## job 101
==> flow/design.v (excerpt) <==
module dut #(
    parameter int DATAW = 16
)(
    input  wire                 clk,
    input  wire                 rst_n,
    input  wire                 in_valid,
    output wire                 in_ready,
    input  wire signed [DATAW-1:0] in_data,
    output reg                  out_valid,
    input  wire                 out_ready,
    output reg signed [2*DATAW-1:0] out_data
);
    assign in_ready = rst_n && (!out_valid || out_ready);
    always @(posedge clk or negedge rst_n) begin
        if (!rst_n) begin
            out_valid <= 1'b0;
            out_data  <= '0;
        end else begin
            if (in_valid && in_ready) begin
                out_data  <= in_data * in_data;  
                out_valid <= 1'b1;
            end else if (out_valid && out_ready) begin
                out_valid <= 1'b0;
            end
        end
    end
endmodule
==> flow/config.mk <==
export PLATFORM = sky130hd
export DESIGN_NAME = dut
export DESIGN_NICKNAME = dut
export VERILOG_FILES = /design/flow/design.v
export SDC_FILE = /design/flow/constraint.sdc
export NUM_CORES = 4
export LEC_CHECK = 0
export CAP_MARGIN = 20
export CORE_MARGIN = 2
export CORE_UTILIZATION = 72
export CTS_CLUSTER_SIZE = 22
export PLACE_DENSITY_LB_ADDON = 0.27
export SETUP_SLACK_MARGIN = -0.15
export SLEW_MARGIN = 20
==> flow/constraint.sdc <==
create_clock -name core_clock -period 6.26 [get_ports {clk}]
set_input_delay 1.2520 -clock core_clock [delete_from_list [all_inputs] [get_ports {clk}]]
set_output_delay 1.2520 -clock core_clock [all_outputs]
set_load 0.01 [all_outputs]
run.sh (not shown) runs the stock make flow with config.mk's settings and CLKGATE_MAP_FILE=.
Job 101 did not finish; the tool stopped in 5_1_grt with error GRT-0116.
For job 102, these inputs were changed with respect to job 101:
- PLACE_DENSITY newly set to 0.6
- SETUP_SLACK_MARGIN removed (was -0.15)
- TNS_END_PERCENT newly set to 5
- CTS_CLUSTER_SIZE removed (was 22)
- PLACE_DENSITY_LB_ADDON removed (was 0.27)
- the clock period (ns, I/O delays scaled along) changed from 6.26 to 5.52
Notes after the runs:
Job 101 -> job 102: chip width delta 0, exact match
In job 102 relative to job 101, area after detailed placement had gone up by a few percent.
Across both runs, worst setup slack before clock tree synthesis was lower for job 102 than for job 101.
Summary of job 102 over job 101: post-synthesis xor/xnor area fraction stayed essentially flat, netlist area before placement stayed essentially flat, last weighted congestion value of the routability-driven placer rose by about 5%.
Post-detailed-placement half-perimeter wirelength: job 102 > job 101
None of the runs job 102 and job 101 ends with a clean layout.
Setup changes, job 102 to job 103
- changing CORE_UTILIZATION from 72 to 65
- setting SETUP_SLACK_MARGIN to 1.12 for the first time
- changing the clock period (ns, I/O delays scaled along) from 5.52 to 7.5
Notes after the runs:
- Job 102 is listed as incomplete: the tool reported an error in 4_1_cts and the run ended there.
- Job 103: full flow OK, the timing, design-rule and antenna checks passed
- Taking job 102 as the reference, in job 103 sum of net half-perimeters after detailed placement went down about 26%, die area climbed about 10%, placer's final routability congestion estimate fell by about 8%, area of the core climbed 9.9%.
- When job 103 is set beside job 102, its floorplan utilization turns out to be 6.7 points smaller.
- Die extent in x (job 103 vs. job 102) increases by a few percent
- Looking only at worst slack at placement, and setting everything else aside, the higher value of job 103 and job 102 goes to job 103.
### job 103 -> job 104
- CTS_CLUSTER_DIAMETER newly set to 395
- CTS_CLUSTER_SIZE newly set to 100
- CORE_UTILIZATION changed from 65 to 40
- PLACE_DENSITY changed from 0.6 to 0.57
- SETUP_SLACK_MARGIN changed from 1.12 to -0.66
- CELL_PAD_IN_SITES_GLOBAL_PLACEMENT newly set to 3
==> comparison <==
For the part of the cycle the worst path needs, job 104 came in 9.6 points higher than job 103 did. The final reports for job 104 and job 103 show final area lower in the former. Tightest hold margin in job 104 vs job 103: down 0.0041 ns. Job 104: flow completed, timing, DRC and antenna clean. Compared to job 103, job 104 has buffering overhead 0.23 points lower.
The following lists how job 105 was set up differently from job 104:
- CTS_CLUSTER_DIAMETER removed (was 395)
- CELL_PAD_IN_SITES_GLOBAL_PLACEMENT removed (was 3)
- CORE_UTILIZATION changed from 40 to 19
- GPL_TIMING_DRIVEN newly set to 0
- SETUP_SLACK_MARGIN removed (was -0.66)
- PLACE_DENSITY removed (was 0.57)
- GPL_ROUTABILITY_DRIVEN newly set to 0
- CTS_CLUSTER_SIZE removed (was 100)
- TNS_END_PERCENT removed (was 5)
Job 105 vs job 104, startpoint of the worst setup timing path: in_data[14] vs in_data[15]. Job 105: final critical-path required period lower than job 104. Summary of job 105 over job 104: hold slack level.

========
dut again, from the RTL that the note above started with.
clock: 5.92 ns
lec_check: 0
abc_area: 0
cap_margin: 35
cell_pad_in_sites_detail_placement: 1
cell_pad_in_sites_global_placement: 1
core_aspect_ratio: 1.36
core_margin: 5
core_utilization: 61
cts_cluster_diameter: 392
cts_cluster_size: 80
gpl_routability_driven: 1
gpl_timing_driven: 0
max_routing_layer: met4
min_routing_layer: met2
place_density: 0.92
setup_slack_margin: 1.65
slew_margin: 10
tns_end_percent: 5
The starting point never finished: it broke off in clock tree synthesis.
Then changed:
ABC_AREA = not set   (was 0)
CAP_MARGIN = 20   (was 35)
CELL_PAD_IN_SITES_DETAIL_PLACEMENT = not set   (was 1)
CELL_PAD_IN_SITES_GLOBAL_PLACEMENT = not set   (was 1)
CORE_ASPECT_RATIO = not set   (was 1.36)
CORE_MARGIN = 2   (was 5)
CORE_UTILIZATION = 68   (was 61)
CTS_CLUSTER_DIAMETER = not set   (was 392)
CTS_CLUSTER_SIZE = not set   (was 80)
GPL_ROUTABILITY_DRIVEN = not set   (was 1)
GPL_TIMING_DRIVEN = not set   (was 0)
MAX_ROUTING_LAYER = not set   (was met4)
MIN_ROUTING_LAYER = not set   (was met2)
PLACE_DENSITY = 0.6   (was 0.92)
SETUP_SLACK_MARGIN = not set   (was 1.65)
SLEW_MARGIN = 20   (was 10)
TNS_END_PERCENT = not set   (was 5)
clock period = 6.47 ns   (was 5.92 ns; I/O delays follow)
With this change the flow finished but failed the layout checks on negative setup slack.
Die area is lower by 18%.
Synthesized area does not change.
Synthesized cell count stays the same.
Then changed:
CORE_UTILIZATION = 40   (was 68)
clock period = 7.5 ns   (was 6.47 ns; I/O delays follow)
This time the run completed without violations.
Cell count fell slightly.
Clock skew stays flat.
Worst setup slack improved by 1.2 ns.
Die size rose by well over a third.
Core utilization fell by 47 points.

========
== onyx ==
dut again, from the RTL that the note above started with.
Settings: LEC_CHECK=0, CAP_MARGIN=20, CELL_PAD_IN_SITES_GLOBAL_PLACEMENT=0, CORE_ASPECT_RATIO=0.5, CORE_MARGIN=10, CORE_UTILIZATION=40, CTS_CLUSTER_DIAMETER=336, CTS_CLUSTER_SIZE=98, PLACE_DENSITY=0.42, SETUP_SLACK_MARGIN=-0.66, SLEW_MARGIN=20, TNS_END_PERCENT=15; clock period 7.5 ns.
The inputs of quartz differ from those of onyx as listed below.
# onyx
export LEC_CHECK = 0
export CAP_MARGIN = 20
export CELL_PAD_IN_SITES_GLOBAL_PLACEMENT = 0
export CORE_ASPECT_RATIO = 0.5
export CORE_MARGIN = 10
export CORE_UTILIZATION = 40
export CTS_CLUSTER_DIAMETER = 336
export CTS_CLUSTER_SIZE = 98
export PLACE_DENSITY = 0.42
export SETUP_SLACK_MARGIN = -0.66
export SLEW_MARGIN = 20
export TNS_END_PERCENT = 15
create_clock -name core_clock -period 7.5 [get_ports {clk}]
# quartz
export LEC_CHECK = 0
export CAP_MARGIN = 20
export CORE_ASPECT_RATIO = 0.5
export CORE_MARGIN = 2
export CORE_UTILIZATION = 40
export CTS_CLUSTER_DIAMETER = 379
export CTS_CLUSTER_SIZE = 100
export HOLD_SLACK_MARGIN = 0.06
export PLACE_DENSITY_LB_ADDON = 0.3
export SETUP_SLACK_MARGIN = -0.75
export SLEW_MARGIN = 0
export TNS_END_PERCENT = 20
create_clock -name core_clock -period 7.5 [get_ports {clk}]
### Flow results
Delta (quartz minus onyx): die footprint decreased by 18% relative to the old numbers.
quartz reports a lower source-to-sink clock delay at the later pin of the worst-skew pair than onyx does.
In the reports for quartz and onyx, the smaller final cell utilization of the core belongs to quartz.
As far as number of flip-flops and latches in the synthesized netlist goes, quartz and onyx are indistinguishable; the numbers are identical.
From onyx to quartz the numbers moved as follows: number of nets with antenna violations after detailed routing flat; worst setup slack rose 0.11 ns.
Comparing quartz with onyx, the share of the final layout cell area in sequential cells came out essentially unchanged.
Area of the mapped netlist came out exactly the same in quartz and onyx.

◇ ◇ ◇ ◇

- _Work to complete_: Word for word, restate the entries from the first line to the line that has "Job 101 -> job", both included, and nothing else.

- _Response area_:
## job 101
==> flow/design.v (excerpt) <==
module dut #(
    parameter int DATAW = 16
)(
    input  wire                 clk,
    input  wire                 rst_n,
    input  wire                 in_valid,
    output wire                 in_ready,
    input  wire signed [DATAW-1:0] in_data,
    output reg                  out_valid,
    input  wire                 out_ready,
    output reg signed [2*DATAW-1:0] out_data
);
    assign in_ready = rst_n && (!out_valid || out_ready);
    always @(posedge clk or negedge rst_n) begin
        if (!rst_n) begin
            out_valid <= 1'b0;
            out_data  <= '0;
        end else begin
            if (in_valid && in_ready) begin
                out_data  <= in_data * in_data;  
                out_valid <= 1'b1;
            end else if (out_valid && out_ready) begin
                out_valid <= 1'b0;
            end
        end
    end
endmodule
==> flow/config.mk <==
export PLATFORM = sky130hd
export DESIGN_NAME = dut
export DESIGN_NICKNAME = dut
export VERILOG_FILES = /design/flow/design.v
export SDC_FILE = /design/flow/constraint.sdc
export NUM_CORES = 4
export LEC_CHECK = 0
export CAP_MARGIN = 20
export CORE_MARGIN = 2
export CORE_UTILIZATION = 72
export CTS_CLUSTER_SIZE = 22
export PLACE_DENSITY_LB_ADDON = 0.27
export SETUP_SLACK_MARGIN = -0.15
export SLEW_MARGIN = 20
==> flow/constraint.sdc <==
create_clock -name core_clock -period 6.26 [get_ports {clk}]
set_input_delay 1.2520 -clock core_clock [delete_from_list [all_inputs] [get_ports {clk}]]
set_output_delay 1.2520 -clock core_clock [all_outputs]
set_load 0.01 [all_outputs]
run.sh (not shown) runs the stock make flow with config.mk's settings and CLKGATE_MAP_FILE=.
Job 101 did not finish; the tool stopped in 5_1_grt with error GRT-0116.
For job 102, these inputs were changed with respect to job 101:
- PLACE_DENSITY newly set to 0.6
- SETUP_SLACK_MARGIN removed (was -0.15)
- TNS_END_PERCENT newly set to 5
- CTS_CLUSTER_SIZE removed (was 22)
- PLACE_DENSITY_LB_ADDON removed (was 0.27)
- the clock period (ns, I/O delays scaled along) changed from 6.26 to 5.52
Notes after the runs:
Job 101 -> job 102: chip width delta 0, exact match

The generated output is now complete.